While LASSO (least absolute shrinkage and selection operator) has many variants and extensions, our focus is on two lasso models: Group Lasso and Exclusive Lasso. Before we dive into the specifics, let’s go over the similarities and differences of these two lasso variants from the following figure.
In the above figure, 15 variables are categorized into 5 groups. Lasso selects important features irrespective of the grouping. Of course, lasso did not select Group 2’s variables but it is not intended but just an estimation result. While group lasso selects all or none in specific group, exclusive lasso selects at least one variable in each group.

From a perspective of competition, group lasso implements a completion across groups and on the contrary, exclusive lasso makes variables in the same group compete with each other within each group.

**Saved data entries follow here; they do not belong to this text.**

### src/sv/mtm_back.sv
module mtm_back #(
	parameter int GROUP_MAX = 16
) (
	input  logic                         clk,
	input  logic                         arst_n,
	input  logic                         q_empty,
	input  mtm_pkg::med_word_t           q_word,
	output logic                         q_pop,
	output logic                         empty,
	input  logic                         pop,
	output logic [mtm_pkg::AVG_W-1:0]    average
);

	localparam int GW = $clog2(GROUP_MAX + 1);

	logic [mtm_pkg::SUM_W-1:0] sum_q;
	logic [mtm_pkg::MED_W-1:0] largest_q;
	logic [mtm_pkg::MED_W-1:0] smallest_q;
	logic [GW-1:0] gfill_q;
	logic finish_q;
	logic [mtm_pkg::SHIFT_W-1:0] shift_q;
	logic out_valid_q;
	logic [mtm_pkg::AVG_W-1:0] average_q;

	logic [GW-1:0] g_c;
	logic group_last;
	logic slot_free;
	logic [mtm_pkg::MED_W:0] trim_c;
	logic [mtm_pkg::SUM_W-1:0] diff_c;
	logic [mtm_pkg::SUM_W-1:0] shifted_c;
	logic [mtm_pkg::AVG_W-1:0] avg_c;

	// effective group length
	always_comb begin
		if (q_word.group_size == '0) begin
			g_c = GW'(1);
		end else if (32'(q_word.group_size) > GROUP_MAX) begin
			g_c = GW'(GROUP_MAX);
		end else begin
			g_c = GW'(q_word.group_size);
		end
	end

	assign q_pop = !q_empty && !finish_q;
	assign group_last = ((GW+1)'(gfill_q) + (GW+1)'(1)) >= (GW+1)'(g_c);
	assign slot_free = !out_valid_q || pop;
	assign empty = !out_valid_q;
	assign average = average_q;

	// trimmed sum, shifted and saturated
	always_comb begin
		trim_c = (mtm_pkg::MED_W+1)'(largest_q) + (mtm_pkg::MED_W+1)'(smallest_q);
		diff_c = sum_q - mtm_pkg::SUM_W'(trim_c);
		shifted_c = diff_c >> shift_q;
		if (sum_q < mtm_pkg::SUM_W'(trim_c)) begin
			avg_c = '0;
		end else if (shifted_c > mtm_pkg::SUM_W'(mtm_pkg::AVG_MAX)) begin
			avg_c = mtm_pkg::AVG_MAX;
		end else begin
			avg_c = mtm_pkg::AVG_W'(shifted_c);
		end
	end

	// group accumulation and result register
	always_ff @(posedge clk or negedge arst_n) begin
		if (!arst_n) begin
			sum_q <= '0;
			largest_q <= '0;
			smallest_q <= mtm_pkg::AVG_MAX;
			gfill_q <= '0;
			finish_q <= 1'b0;
			shift_q <= '0;
			out_valid_q <= 1'b0;
		end else begin
			if (q_pop) begin
				if (q_word.median > largest_q) begin
					largest_q <= q_word.median;
				end
				if (q_word.median < smallest_q) begin
					smallest_q <= q_word.median;
				end
				sum_q <= sum_q + mtm_pkg::SUM_W'(q_word.median);
				if (group_last) begin
					gfill_q <= '0;
					finish_q <= 1'b1;
					shift_q <= q_word.shift;
				end else begin
					gfill_q <= gfill_q + GW'(1);
				end
			end
			if (finish_q && slot_free) begin
				out_valid_q <= 1'b1;
				finish_q <= 1'b0;
				sum_q <= '0;
				largest_q <= '0;
				smallest_q <= mtm_pkg::AVG_MAX;
			end else if (pop) begin
				out_valid_q <= 1'b0;
			end
		end
	end

	// result word
	always_ff @(posedge clk) begin
		if (finish_q && slot_free) begin
			average_q <= avg_c;
		end
	end

endmodule

### src/sv/median_trimmed_mean_filter_unit.sv
// path: a window is sorted, its median passes the median queue, and the back registers
// the group average; throughput: one sample per cycle while a window fills; the sample
// that completes a window holds full high while the window sorts (one odd-even sort phase
// per cycle) and until its median enters the queue; medians wait in a two-word queue and
// averages in one result register; reset: arst_n clears fill counts, sum and largest, sets
// smallest to all ones and the registers to defaults; window cells are not cleared
module median_trimmed_mean_filter_unit #(
	parameter int WINDOW_MAX = 16,
	parameter int GROUP_MAX = 16,
	parameter int SAMPLE_BITS = 12
) (
	input  logic                          clk,
	input  logic                          arst_n,
	input  logic                          push,
	output logic                          full,
	input  logic [SAMPLE_BITS-1:0]        sample,
	output logic                          empty,
	input  logic                          pop,
	output logic [mtm_pkg::AVG_W-1:0]     average,
	input  logic                          psel,
	input  logic                          penable,
	input  logic                          pwrite,
	input  logic [mtm_pkg::ADDR_W-1:0]    paddr,
	input  logic [31:0]                   pwdata,
	output logic [31:0]                   prdata,
	output logic                          pready
);

	logic [mtm_pkg::WSIZE_W-1:0] window_size_q;
	logic [mtm_pkg::MIDX_W-1:0] median_index_q;
	logic [mtm_pkg::GSIZE_W-1:0] group_size_q;
	logic [mtm_pkg::SHIFT_W-1:0] average_shift_q;

	logic cfg_wr;
	mtm_pkg::reg_code_t cfg_code;

	logic fq_push;
	logic fq_full;
	logic fq_pop;
	logic fq_empty;
	mtm_pkg::med_word_t fq_wr_word;
	mtm_pkg::med_word_t fq_rd_word;

	assign pready = 1'b1;
	assign cfg_wr = psel && penable && pwrite && pready;
	assign cfg_code = mtm_pkg::reg_code_t'(paddr[3:2]);

	// configuration registers
	always_ff @(posedge clk or negedge arst_n) begin
		if (!arst_n) begin
			window_size_q <= mtm_pkg::WSIZE_RESET;
			median_index_q <= mtm_pkg::MIDX_RESET;
			group_size_q <= mtm_pkg::GSIZE_RESET;
			average_shift_q <= mtm_pkg::SHIFT_RESET;
		end else if (cfg_wr) begin
			case (cfg_code)
				mtm_pkg::REG_WINDOW_SIZE: window_size_q <= pwdata[mtm_pkg::WSIZE_W-1:0];
				mtm_pkg::REG_MEDIAN_INDEX: median_index_q <= pwdata[mtm_pkg::MIDX_W-1:0];
				mtm_pkg::REG_GROUP_SIZE: group_size_q <= pwdata[mtm_pkg::GSIZE_W-1:0];
				mtm_pkg::REG_AVERAGE_SHIFT: average_shift_q <= pwdata[mtm_pkg::SHIFT_W-1:0];
				default: begin
				end
			endcase
		end
	end

	// register readback
	always_comb begin
		case (cfg_code)
			mtm_pkg::REG_WINDOW_SIZE: prdata = 32'(window_size_q);
			mtm_pkg::REG_MEDIAN_INDEX: prdata = 32'(median_index_q);
			mtm_pkg::REG_GROUP_SIZE: prdata = 32'(group_size_q);
			mtm_pkg::REG_AVERAGE_SHIFT: prdata = 32'(average_shift_q);
			default: prdata = '0;
		endcase
	end

	// window collection, sort and median pick
	mtm_front #(
		.WINDOW_MAX(WINDOW_MAX),
		.SAMPLE_BITS(SAMPLE_BITS)
	) u_front (
		.clk(clk),
		.arst_n(arst_n),
		.push(push),
		.full(full),
		.sample(sample),
		.window_size(window_size_q),
		.median_index(median_index_q),
		.group_size(group_size_q),
		.average_shift(average_shift_q),
		.q_push(fq_push),
		.q_full(fq_full),
		.q_word(fq_wr_word)
	);

	// median queue
	mtm_queue u_queue (
		.clk(clk),
		.arst_n(arst_n),
		.wr_en(fq_push),
		.wr_word(fq_wr_word),
		.full(fq_full),
		.rd_en(fq_pop),
		.rd_word(fq_rd_word),
		.empty(fq_empty)
	);

	// group accumulation and olympic average
	mtm_back #(
		.GROUP_MAX(GROUP_MAX)
	) u_back (
		.clk(clk),
		.arst_n(arst_n),
		.q_empty(fq_empty),
		.q_word(fq_rd_word),
		.q_pop(fq_pop),
		.empty(empty),
		.pop(pop),
		.average(average)
	);

endmodule

### config.mk
export PLATFORM = sky130hd
export DESIGN_NAME = median_trimmed_mean_filter_unit
export DESIGN_NICKNAME = d
export VERILOG_FILES = /design/src/sv/mtm_pkg.sv /design/src/sv/mtm_front.sv /design/src/sv/mtm_queue.sv /design/src/sv/mtm_back.sv /design/src/sv/median_trimmed_mean_filter_unit.sv
export SDC_FILE = /design/constraint.sdc
export NUM_CORES = 1
export LEC_CHECK = 0
export BUFFER_PORTS_ARGS = -buffer_cell sky130_fd_sc_hd__buf_2
export CAP_MARGIN = 10
export CELL_PAD_IN_SITES_DETAIL_PLACEMENT = 1
export CELL_PAD_IN_SITES_GLOBAL_PLACEMENT = 1
export CORE_ASPECT_RATIO = 0.75
export CORE_MARGIN = 1.5
export CORE_UTILIZATION = 35
export DETAILED_ROUTE_END_ITERATION = 8
export PLACE_DENSITY_LB_ADDON = 0.1
export SYNTH_ARGS = -nofsm -noshare
export SYNTH_HDL_FRONTEND = slang
export SYNTH_SLANG_ARGS = --single-unit
### constraint.sdc
create_clock -name clk -period 6.5 [get_ports clk]
set_input_delay 1.3 -clock clk [delete_from_list [all_inputs] [get_ports clk]]
set_output_delay 1.3 -clock clk [all_outputs]
set_load 0.02 [all_outputs]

Since we can grasp the main characteristics of two lasso modes from the above figure, let’s turn to the mathematical expressions.

### Equations

There are some various expressions for these models and the next equations are for lasso, group lasso, and exclusive Lasso following Qiu et al. (2021).

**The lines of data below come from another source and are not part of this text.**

File: src/hw/rtl/qt_ram.sv
`timescale 1ns / 1ps
module qt_ram #(
  parameter int W = 8,
  parameter int D = 16
) (
  input  logic                 clk,
  input  logic                 we,
  input  logic [$clog2(D)-1:0] waddr,
  input  logic [W-1:0]         wdata,
  input  logic [$clog2(D)-1:0] raddr,
  output logic [W-1:0]         rdata
);
  logic [W-1:0] mem [D];

  always_ff @(posedge clk) begin
    if (we) begin
      mem[waddr] <= wdata;
    end
    rdata <= mem[raddr];
  end
endmodule

File: config.mk
export PLATFORM = sky130hd
export DESIGN_NAME = qt_ram
export DESIGN_NICKNAME = d
export VERILOG_FILES = /design/src/hw/rtl/qt_ram.sv
export SDC_FILE = /design/constraint.sdc
export NUM_CORES = 1
export LEC_CHECK = 0
export BUFFER_PORTS_ARGS = -buffer_cell sky130_fd_sc_hd__buf_4
export CAP_MARGIN = 20
export CORE_ASPECT_RATIO = 0.9
export CORE_MARGIN = 5
export CORE_UTILIZATION = 54
export CTS_CLUSTER_SIZE = 30
export DETAILED_ROUTE_END_ITERATION = 10
export GPL_ROUTABILITY_DRIVEN = 0
export HOLD_SLACK_MARGIN = 0.02
export PLACE_DENSITY_LB_ADDON = 0.08
export SLEW_MARGIN = 40
export SYNTH_ARGS = -nofsm -noshare
export SYNTH_HDL_FRONTEND = slang
export SYNTH_SLANG_ARGS = --single-unit
File: constraint.sdc
create_clock -name clk -period 1.85 [get_ports clk]
set_input_delay 0.37 -clock clk [delete_from_list [all_inputs] [get_ports clk]]
set_output_delay 0.37 -clock clk [all_outputs]
set_load 0.05 [all_outputs]
== Word-level counts from Yosys, hierarchy flattened ==
Memories as Yosys holds them, arrays and structs flattened. A register that Yosys moved wholly into a read port is not among the register bits.
Index checks and enable logic that the tools add are counted.

* Logic and storage cells: 3
* Register bits after elaboration: 0
* Bits in writable memories: 128
* Output and inout bits: 8
* Memories: 1
* Input port bits: 18

{| class="wikitable"
|+ Memories
! name !! depth !! bits a word !! read ports !! clocked after Yosys merged registers in !! wr ports !! line !! source
|-
| mem || 16 || 8 || 1 || 1 || 1 || 13 || <nowiki>logic [W-1:0] mem [D];</nowiki>
|}

* Multiplexer cells: 2

{| class="wikitable"
|+ Operator list
! operator !! count
|-
| 2-to-1 mux 1 bit || 2
|}

== Longest topological paths before layout ==
* Depth in word-level cells: 2
* Depth in mapped cells: 5
* Mapped depth without buffers: 3

== Least setup slack after synthesis ==
Ideal clock, no wire load.

* Path kind: input to register
* Start point: input waddr[2]
* End point: memory mem[0][0] (enable)
* Stages on the path: 2
* Arrival time: 1480 ps
* Path buffers: 0
* Data required time: 1467 ps
* Library setup time: 383 ps
* Setup slack: -13 ps
* Cells stage by stage: or3b_2 > nor3_1

{| class="wikitable"
|+ RTL lines
! what !! line !! source
|-
| from (decl) || 8 || <nowiki>input logic [$clog2(D)-1:0] waddr,</nowiki>
|-
| to (decl) || 13 ||
|}

No word-level cell before the write port.

== Final worst setup path ==
* Start point: register rdata[7] (read register of mem)
* End point: output rdata[7]

{| class="wikitable"
|+ RTL lines
! what !! line !! source
|-
| from (decl) || 11 || <nowiki>output logic [W-1:0] rdata</nowiki>
|}

No word-level cell between the ends.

\begin{align} \text{Lasso} &: \min \left\Vert y-X\beta \right\Vert^2 + \lambda \sum_{j=1}^{m} |\beta_j| \\ \text{Group Lasso} &: \min \left\Vert y-X\beta \right\Vert^2 + \lambda \sum_{g=1}^{G} \Vert \beta_g \Vert_2^1 \\ \text{Exclusive Lasso} &: \min \left\Vert y-X\beta \right\Vert^2 + \lambda \sum_{g=1}^{G} \Vert \beta_g \Vert_1^2 \end{align}
where the coefficient in $$\beta$$ are divided into $$G$$ groups and $$\beta_g$$ denotes the coefficient vector of the $$g$$-th group.

In the group lasso, $$l_{2,1}$$-norm consists of the intra-group non-sparsity via $$l_2$$-norm and inter-group sparsity via $$l_1$$-norm. Therefore, variables of each group will be either selected or discarded entirely. Refer to Yuan and Lin (2006) for more information on the group lasso.

In exclusive lasso, $$l_{1,2}$$-norm consists of the intra-group sparsity via $$l_1$$-norm and inter-group non-sparsity via $$l_2$$-norm. Exclusive lasso selects at least one variable from each group. Refer to Zhou et al. (2010) for more information on the exclusive lasso.

### R code

The following R code implements lasso, group lasso, and exclusive lasso for an artificial data set with a given group index. Required R packages are glmnet for lasso, gglasso for group lasso, and ExclusiveLasso for exclusive lasso.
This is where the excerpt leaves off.